### Brief
If a line in the listing below includes the string "synthesized", pull it out.

### Data provided
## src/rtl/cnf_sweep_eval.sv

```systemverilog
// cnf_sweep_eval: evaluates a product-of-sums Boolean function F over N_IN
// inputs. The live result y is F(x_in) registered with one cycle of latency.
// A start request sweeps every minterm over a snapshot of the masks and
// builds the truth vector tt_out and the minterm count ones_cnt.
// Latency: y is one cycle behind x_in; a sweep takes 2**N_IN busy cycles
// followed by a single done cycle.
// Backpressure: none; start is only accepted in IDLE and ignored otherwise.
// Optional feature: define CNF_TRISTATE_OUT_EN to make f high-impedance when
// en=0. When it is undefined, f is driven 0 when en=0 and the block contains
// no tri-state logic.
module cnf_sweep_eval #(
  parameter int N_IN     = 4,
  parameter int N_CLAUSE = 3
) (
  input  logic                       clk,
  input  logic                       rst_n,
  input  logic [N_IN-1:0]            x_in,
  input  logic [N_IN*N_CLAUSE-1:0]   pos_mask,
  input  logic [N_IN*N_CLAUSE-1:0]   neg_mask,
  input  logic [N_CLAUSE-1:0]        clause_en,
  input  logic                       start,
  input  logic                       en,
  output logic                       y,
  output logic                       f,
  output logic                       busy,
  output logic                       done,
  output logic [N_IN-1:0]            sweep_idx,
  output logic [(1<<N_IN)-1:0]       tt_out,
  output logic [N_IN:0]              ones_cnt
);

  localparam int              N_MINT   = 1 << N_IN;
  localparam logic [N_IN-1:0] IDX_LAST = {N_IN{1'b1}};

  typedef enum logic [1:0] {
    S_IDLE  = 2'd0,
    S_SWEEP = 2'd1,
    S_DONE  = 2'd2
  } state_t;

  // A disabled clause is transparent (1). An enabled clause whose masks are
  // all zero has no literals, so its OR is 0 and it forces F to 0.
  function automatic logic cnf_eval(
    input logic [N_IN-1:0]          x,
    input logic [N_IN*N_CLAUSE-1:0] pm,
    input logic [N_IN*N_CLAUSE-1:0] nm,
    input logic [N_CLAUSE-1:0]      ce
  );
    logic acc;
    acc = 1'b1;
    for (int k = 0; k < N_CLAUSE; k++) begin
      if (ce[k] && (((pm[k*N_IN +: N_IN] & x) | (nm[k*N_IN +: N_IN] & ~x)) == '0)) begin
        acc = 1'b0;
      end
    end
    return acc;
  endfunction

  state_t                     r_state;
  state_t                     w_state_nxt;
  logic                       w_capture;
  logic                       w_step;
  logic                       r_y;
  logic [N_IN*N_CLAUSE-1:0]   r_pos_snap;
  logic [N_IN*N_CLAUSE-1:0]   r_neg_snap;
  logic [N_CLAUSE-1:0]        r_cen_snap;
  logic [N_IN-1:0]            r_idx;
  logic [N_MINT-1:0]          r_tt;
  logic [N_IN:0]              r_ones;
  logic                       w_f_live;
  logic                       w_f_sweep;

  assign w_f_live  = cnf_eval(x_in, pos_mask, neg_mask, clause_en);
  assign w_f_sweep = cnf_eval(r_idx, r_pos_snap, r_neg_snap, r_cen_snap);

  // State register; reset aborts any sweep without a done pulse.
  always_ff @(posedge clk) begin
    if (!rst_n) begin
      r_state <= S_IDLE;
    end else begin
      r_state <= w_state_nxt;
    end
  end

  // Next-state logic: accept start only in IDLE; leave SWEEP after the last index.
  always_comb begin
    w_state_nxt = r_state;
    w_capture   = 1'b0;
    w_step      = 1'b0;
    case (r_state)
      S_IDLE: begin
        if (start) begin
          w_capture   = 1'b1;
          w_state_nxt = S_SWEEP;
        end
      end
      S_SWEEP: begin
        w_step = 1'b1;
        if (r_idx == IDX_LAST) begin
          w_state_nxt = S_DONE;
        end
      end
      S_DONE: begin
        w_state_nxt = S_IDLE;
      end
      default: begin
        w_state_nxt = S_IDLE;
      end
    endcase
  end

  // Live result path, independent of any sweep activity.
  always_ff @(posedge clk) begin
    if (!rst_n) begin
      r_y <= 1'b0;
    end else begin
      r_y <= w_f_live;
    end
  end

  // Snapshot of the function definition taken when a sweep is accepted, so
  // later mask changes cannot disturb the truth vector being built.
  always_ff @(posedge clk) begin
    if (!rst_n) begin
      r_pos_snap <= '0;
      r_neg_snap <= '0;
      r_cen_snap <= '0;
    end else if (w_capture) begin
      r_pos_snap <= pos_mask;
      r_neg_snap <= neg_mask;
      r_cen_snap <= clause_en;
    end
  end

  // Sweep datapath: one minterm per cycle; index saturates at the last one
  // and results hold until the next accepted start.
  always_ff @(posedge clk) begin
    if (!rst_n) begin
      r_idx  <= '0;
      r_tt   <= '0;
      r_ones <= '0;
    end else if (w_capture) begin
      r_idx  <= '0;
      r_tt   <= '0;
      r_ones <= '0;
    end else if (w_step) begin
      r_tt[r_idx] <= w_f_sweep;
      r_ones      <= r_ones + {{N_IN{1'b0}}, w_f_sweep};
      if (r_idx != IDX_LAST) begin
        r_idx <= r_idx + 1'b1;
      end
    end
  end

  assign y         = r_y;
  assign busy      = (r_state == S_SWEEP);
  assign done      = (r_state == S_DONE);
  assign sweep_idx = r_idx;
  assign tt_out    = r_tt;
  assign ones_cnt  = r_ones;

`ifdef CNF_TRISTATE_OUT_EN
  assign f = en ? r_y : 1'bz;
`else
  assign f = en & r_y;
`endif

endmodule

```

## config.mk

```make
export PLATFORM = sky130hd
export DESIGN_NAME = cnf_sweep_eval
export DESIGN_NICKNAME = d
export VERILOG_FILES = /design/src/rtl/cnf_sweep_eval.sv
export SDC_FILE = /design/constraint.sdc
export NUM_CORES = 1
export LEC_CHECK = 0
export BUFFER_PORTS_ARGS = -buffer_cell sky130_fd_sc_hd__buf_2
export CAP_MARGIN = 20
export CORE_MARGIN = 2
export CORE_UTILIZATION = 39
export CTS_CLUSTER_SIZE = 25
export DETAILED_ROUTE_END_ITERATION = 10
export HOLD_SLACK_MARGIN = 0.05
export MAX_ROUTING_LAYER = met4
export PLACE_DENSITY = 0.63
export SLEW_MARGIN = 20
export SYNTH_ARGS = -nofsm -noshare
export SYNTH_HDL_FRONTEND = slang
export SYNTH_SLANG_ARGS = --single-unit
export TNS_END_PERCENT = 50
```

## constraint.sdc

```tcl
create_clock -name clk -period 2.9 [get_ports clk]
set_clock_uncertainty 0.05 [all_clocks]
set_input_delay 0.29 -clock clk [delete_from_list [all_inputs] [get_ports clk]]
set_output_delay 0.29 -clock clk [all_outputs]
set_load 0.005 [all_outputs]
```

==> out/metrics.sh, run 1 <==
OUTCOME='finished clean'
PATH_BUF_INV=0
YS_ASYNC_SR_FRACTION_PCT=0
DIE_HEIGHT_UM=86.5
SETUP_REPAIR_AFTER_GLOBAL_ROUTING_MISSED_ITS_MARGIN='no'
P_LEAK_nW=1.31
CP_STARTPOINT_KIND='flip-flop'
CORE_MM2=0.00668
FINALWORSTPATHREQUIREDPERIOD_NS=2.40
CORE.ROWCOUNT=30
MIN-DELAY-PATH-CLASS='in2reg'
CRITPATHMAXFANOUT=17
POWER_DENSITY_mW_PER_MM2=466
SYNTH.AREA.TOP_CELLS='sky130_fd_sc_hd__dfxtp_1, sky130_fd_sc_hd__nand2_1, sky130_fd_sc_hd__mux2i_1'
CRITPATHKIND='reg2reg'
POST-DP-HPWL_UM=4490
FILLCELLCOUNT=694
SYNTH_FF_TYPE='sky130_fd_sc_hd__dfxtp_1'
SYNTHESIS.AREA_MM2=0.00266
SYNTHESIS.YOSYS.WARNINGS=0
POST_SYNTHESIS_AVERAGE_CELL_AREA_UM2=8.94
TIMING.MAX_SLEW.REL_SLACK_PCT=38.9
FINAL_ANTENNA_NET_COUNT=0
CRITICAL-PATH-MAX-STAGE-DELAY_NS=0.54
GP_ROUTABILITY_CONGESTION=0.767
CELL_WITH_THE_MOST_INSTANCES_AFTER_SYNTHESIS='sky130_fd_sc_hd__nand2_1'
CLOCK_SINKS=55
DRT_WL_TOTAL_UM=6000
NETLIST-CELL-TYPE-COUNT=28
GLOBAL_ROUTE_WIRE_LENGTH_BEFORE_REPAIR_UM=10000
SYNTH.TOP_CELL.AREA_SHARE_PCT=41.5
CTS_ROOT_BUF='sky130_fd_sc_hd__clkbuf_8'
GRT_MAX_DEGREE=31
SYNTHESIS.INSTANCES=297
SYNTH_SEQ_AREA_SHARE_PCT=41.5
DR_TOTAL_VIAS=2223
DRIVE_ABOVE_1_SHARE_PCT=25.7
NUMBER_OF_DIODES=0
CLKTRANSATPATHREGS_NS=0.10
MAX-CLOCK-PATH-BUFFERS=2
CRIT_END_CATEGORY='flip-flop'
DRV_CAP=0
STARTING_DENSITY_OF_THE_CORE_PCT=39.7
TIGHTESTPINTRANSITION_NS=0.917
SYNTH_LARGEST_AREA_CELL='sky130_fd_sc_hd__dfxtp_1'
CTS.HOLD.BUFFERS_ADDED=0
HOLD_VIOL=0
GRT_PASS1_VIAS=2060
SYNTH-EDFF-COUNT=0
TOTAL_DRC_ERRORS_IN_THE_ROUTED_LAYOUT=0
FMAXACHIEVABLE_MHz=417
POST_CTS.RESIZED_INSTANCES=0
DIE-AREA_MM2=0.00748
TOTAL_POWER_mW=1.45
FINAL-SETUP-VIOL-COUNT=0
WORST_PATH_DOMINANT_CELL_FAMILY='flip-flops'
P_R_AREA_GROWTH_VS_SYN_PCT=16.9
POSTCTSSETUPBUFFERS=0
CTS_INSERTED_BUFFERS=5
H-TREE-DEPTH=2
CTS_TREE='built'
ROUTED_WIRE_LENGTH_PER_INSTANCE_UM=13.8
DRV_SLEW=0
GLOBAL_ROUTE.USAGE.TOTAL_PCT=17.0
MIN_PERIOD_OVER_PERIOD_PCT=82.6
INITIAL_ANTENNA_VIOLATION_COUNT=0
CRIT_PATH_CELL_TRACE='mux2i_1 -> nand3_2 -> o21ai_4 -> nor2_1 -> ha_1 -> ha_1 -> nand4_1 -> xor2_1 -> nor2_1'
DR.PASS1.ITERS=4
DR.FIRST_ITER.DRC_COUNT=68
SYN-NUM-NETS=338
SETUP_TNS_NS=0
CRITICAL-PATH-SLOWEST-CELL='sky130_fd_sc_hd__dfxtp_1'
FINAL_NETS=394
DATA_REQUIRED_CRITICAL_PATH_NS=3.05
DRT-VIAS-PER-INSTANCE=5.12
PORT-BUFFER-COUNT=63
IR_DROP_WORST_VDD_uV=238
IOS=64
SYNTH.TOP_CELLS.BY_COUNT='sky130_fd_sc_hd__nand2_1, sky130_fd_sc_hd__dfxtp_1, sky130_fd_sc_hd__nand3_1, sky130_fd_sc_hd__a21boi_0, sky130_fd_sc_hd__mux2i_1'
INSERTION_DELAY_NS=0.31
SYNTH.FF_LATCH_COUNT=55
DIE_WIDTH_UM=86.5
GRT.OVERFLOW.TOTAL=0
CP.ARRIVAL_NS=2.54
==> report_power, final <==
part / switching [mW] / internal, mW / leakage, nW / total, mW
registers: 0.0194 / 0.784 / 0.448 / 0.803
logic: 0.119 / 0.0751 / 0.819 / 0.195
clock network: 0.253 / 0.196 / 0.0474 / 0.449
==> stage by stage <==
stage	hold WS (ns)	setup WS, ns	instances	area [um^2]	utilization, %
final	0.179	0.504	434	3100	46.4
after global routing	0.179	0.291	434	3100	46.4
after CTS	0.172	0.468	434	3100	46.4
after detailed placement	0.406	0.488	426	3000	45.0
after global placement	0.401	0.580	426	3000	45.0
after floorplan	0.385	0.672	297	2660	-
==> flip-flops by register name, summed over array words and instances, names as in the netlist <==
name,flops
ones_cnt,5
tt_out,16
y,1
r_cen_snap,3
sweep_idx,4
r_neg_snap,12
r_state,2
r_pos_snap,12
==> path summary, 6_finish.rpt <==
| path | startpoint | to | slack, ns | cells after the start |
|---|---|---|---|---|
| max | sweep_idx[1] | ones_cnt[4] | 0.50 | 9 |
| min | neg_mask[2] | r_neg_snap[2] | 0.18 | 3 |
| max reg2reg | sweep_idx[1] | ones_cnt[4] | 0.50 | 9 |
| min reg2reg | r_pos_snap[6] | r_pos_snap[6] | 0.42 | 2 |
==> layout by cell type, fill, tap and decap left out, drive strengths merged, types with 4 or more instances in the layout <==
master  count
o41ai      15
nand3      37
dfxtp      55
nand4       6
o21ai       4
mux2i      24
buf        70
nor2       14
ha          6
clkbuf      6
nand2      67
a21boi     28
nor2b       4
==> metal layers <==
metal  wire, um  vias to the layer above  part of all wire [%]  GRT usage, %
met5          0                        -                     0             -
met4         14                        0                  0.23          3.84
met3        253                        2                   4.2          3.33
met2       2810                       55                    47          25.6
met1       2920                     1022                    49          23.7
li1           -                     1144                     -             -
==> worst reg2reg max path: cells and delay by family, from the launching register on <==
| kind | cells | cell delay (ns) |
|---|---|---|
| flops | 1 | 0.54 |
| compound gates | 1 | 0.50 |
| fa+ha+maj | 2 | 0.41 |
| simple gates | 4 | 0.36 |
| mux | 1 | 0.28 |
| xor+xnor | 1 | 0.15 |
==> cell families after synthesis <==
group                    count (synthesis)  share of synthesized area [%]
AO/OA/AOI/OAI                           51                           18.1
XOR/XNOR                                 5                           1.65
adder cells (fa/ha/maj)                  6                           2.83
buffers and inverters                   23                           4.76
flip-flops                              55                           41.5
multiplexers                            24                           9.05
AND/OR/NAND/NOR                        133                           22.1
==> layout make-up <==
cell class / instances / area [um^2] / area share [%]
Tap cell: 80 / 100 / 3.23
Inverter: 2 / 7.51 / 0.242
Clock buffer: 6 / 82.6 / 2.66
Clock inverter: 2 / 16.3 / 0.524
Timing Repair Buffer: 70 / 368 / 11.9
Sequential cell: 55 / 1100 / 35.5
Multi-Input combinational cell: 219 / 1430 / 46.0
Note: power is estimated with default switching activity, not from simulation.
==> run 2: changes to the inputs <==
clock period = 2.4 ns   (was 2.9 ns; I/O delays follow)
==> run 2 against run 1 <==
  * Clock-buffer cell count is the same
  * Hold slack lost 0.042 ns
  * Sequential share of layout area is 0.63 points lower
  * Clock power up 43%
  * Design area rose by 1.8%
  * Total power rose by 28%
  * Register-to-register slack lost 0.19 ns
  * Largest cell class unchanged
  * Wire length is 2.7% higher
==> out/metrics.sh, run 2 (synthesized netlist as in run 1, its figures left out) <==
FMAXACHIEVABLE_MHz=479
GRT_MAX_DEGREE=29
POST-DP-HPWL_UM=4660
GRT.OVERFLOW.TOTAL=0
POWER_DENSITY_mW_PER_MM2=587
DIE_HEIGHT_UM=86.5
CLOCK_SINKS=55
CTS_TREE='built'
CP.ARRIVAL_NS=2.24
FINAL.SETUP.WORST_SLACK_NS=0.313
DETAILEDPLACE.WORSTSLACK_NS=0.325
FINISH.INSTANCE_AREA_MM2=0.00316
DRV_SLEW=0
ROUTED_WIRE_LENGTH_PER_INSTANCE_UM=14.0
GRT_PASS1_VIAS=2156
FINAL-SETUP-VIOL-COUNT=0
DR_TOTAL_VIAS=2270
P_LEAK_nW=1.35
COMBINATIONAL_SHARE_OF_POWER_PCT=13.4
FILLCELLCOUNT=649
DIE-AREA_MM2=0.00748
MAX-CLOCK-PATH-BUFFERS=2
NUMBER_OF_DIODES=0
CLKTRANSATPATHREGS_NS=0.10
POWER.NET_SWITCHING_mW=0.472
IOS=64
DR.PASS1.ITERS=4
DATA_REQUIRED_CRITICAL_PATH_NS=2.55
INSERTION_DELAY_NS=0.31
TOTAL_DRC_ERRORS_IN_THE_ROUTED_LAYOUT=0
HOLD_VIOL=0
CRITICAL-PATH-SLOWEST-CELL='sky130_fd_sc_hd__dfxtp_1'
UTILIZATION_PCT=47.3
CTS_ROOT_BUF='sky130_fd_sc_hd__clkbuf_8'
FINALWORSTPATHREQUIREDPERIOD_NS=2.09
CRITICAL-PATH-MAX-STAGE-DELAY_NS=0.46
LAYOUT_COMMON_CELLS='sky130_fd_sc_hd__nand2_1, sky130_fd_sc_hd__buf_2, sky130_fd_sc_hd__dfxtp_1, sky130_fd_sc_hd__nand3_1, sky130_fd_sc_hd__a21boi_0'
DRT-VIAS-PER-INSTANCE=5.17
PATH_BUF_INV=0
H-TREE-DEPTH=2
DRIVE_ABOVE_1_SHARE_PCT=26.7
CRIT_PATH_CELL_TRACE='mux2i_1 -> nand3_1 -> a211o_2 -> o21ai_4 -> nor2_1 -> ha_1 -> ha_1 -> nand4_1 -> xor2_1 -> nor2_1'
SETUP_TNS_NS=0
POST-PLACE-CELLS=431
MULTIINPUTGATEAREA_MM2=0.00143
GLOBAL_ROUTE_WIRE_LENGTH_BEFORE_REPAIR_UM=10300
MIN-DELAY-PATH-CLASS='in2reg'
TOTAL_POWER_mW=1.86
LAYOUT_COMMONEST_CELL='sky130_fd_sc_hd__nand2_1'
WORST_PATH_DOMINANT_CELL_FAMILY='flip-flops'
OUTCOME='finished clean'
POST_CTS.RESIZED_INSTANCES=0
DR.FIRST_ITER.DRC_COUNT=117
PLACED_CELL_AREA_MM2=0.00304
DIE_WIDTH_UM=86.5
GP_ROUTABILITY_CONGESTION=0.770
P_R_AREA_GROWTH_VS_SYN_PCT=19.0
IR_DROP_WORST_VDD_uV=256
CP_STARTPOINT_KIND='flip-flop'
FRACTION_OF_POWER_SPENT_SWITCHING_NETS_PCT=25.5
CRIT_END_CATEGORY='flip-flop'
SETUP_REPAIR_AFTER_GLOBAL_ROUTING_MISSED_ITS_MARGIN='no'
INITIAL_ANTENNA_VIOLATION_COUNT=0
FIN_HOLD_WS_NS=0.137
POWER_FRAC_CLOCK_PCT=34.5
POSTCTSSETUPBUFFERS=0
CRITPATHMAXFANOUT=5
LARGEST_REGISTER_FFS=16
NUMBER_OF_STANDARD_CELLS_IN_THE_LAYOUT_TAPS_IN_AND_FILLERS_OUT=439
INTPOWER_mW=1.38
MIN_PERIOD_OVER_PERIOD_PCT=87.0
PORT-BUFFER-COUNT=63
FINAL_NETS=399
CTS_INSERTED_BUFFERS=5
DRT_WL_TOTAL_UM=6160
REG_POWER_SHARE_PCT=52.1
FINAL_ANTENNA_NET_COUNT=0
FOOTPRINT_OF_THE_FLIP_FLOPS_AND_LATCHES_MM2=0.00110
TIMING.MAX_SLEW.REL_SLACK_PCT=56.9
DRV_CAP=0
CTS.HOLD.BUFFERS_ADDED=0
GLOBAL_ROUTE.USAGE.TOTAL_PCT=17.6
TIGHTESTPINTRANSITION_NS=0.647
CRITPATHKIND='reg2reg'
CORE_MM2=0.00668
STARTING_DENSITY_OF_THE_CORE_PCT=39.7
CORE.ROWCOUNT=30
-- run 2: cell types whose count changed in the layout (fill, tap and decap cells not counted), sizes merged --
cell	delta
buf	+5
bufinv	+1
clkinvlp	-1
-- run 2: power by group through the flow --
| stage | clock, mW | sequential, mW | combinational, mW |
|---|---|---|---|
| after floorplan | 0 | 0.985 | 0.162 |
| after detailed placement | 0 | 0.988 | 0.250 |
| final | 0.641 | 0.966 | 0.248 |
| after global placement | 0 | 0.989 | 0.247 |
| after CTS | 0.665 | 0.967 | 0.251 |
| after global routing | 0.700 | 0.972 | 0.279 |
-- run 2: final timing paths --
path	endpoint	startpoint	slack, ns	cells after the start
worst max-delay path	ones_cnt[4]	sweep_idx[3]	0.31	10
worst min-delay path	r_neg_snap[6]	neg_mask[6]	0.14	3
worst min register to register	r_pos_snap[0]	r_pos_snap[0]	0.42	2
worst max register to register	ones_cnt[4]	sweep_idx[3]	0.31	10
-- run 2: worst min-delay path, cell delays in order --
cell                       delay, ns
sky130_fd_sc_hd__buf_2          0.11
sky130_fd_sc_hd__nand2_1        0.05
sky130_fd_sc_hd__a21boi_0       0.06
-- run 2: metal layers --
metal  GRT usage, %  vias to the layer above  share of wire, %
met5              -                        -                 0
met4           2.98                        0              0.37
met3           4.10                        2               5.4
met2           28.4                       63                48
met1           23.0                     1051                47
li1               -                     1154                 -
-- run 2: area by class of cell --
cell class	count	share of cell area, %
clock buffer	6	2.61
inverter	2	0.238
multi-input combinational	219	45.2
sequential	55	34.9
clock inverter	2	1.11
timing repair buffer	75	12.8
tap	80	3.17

==

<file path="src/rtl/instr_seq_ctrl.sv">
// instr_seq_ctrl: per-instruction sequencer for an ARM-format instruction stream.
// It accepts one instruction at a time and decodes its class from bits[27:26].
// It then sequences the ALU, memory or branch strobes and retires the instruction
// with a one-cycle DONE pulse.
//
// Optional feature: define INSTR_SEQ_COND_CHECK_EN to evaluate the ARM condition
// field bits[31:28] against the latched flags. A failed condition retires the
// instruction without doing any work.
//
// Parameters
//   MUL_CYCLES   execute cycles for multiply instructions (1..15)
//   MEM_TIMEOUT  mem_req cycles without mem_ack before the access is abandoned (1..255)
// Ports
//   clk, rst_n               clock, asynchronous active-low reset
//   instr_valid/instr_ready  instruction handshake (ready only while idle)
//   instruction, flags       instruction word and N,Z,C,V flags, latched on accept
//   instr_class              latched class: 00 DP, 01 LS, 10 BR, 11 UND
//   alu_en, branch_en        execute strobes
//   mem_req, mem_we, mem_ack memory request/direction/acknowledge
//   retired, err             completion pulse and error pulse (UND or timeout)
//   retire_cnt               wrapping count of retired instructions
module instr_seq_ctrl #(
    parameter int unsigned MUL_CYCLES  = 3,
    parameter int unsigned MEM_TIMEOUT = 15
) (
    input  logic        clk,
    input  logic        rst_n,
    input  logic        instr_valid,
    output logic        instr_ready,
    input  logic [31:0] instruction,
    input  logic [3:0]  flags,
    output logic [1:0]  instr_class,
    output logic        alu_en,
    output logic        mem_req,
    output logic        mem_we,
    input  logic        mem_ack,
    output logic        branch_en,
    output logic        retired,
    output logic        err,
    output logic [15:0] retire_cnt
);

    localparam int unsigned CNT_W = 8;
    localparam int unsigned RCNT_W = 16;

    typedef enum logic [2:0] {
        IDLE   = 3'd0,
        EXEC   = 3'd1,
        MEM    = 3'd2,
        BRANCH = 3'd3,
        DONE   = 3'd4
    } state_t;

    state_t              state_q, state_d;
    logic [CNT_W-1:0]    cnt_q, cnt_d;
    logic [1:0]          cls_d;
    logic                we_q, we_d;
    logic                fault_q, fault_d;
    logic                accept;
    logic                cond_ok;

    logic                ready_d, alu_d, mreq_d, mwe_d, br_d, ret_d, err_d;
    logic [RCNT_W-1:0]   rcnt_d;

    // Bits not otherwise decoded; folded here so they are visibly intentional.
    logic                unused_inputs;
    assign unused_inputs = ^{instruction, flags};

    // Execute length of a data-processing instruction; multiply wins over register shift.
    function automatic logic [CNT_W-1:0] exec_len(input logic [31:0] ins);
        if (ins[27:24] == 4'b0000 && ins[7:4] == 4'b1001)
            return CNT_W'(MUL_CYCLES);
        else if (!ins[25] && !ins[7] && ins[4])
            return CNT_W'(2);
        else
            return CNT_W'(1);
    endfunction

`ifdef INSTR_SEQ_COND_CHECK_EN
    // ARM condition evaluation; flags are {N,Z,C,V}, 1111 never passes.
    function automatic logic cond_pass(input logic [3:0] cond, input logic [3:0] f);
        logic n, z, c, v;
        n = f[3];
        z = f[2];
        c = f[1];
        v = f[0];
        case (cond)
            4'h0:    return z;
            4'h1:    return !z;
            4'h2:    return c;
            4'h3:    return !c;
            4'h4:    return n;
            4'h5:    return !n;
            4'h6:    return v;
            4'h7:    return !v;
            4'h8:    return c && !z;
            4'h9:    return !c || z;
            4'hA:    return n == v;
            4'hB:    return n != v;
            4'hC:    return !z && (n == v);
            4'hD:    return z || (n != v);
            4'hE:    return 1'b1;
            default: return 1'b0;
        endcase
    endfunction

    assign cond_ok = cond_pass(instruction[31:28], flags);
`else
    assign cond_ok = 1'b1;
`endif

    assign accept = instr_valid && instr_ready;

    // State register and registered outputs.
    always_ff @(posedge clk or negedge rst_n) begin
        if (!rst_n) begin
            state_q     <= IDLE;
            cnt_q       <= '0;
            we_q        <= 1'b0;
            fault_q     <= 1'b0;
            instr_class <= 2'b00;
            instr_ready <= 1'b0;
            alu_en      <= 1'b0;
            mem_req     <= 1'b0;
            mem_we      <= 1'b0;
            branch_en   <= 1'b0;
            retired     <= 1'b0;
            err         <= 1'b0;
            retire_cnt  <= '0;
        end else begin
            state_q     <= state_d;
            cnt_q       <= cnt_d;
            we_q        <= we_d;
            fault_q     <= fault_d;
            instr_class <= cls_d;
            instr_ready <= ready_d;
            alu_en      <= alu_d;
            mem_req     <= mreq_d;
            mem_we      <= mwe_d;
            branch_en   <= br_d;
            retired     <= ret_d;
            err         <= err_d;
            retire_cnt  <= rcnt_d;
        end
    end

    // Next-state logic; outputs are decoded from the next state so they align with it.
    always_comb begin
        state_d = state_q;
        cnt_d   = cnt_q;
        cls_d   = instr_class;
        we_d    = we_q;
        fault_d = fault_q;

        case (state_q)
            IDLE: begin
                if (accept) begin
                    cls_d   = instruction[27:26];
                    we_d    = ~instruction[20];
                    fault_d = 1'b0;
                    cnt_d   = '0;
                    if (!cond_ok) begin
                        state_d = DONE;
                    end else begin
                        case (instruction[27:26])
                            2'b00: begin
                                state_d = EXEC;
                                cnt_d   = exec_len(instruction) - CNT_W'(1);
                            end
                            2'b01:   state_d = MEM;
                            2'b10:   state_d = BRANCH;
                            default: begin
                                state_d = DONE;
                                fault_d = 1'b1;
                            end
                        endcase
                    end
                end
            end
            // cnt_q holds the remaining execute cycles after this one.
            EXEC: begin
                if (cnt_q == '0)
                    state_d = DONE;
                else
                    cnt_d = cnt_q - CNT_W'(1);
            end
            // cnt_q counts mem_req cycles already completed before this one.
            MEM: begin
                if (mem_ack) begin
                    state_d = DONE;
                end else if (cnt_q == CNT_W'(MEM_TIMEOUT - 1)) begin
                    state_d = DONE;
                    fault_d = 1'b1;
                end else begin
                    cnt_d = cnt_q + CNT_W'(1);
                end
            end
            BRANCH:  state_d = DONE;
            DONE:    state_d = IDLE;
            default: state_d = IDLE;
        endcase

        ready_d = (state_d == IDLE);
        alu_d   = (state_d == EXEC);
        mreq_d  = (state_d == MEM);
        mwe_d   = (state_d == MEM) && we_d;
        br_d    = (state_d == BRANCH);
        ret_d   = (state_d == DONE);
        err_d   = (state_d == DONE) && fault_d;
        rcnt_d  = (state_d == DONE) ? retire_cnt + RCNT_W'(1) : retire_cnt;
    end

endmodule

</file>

### Result of the exercise
group                    count (synthesis)  share of synthesized area [%]
==> out/metrics.sh, run 2 (synthesized netlist as in run 1, its figures left out) <==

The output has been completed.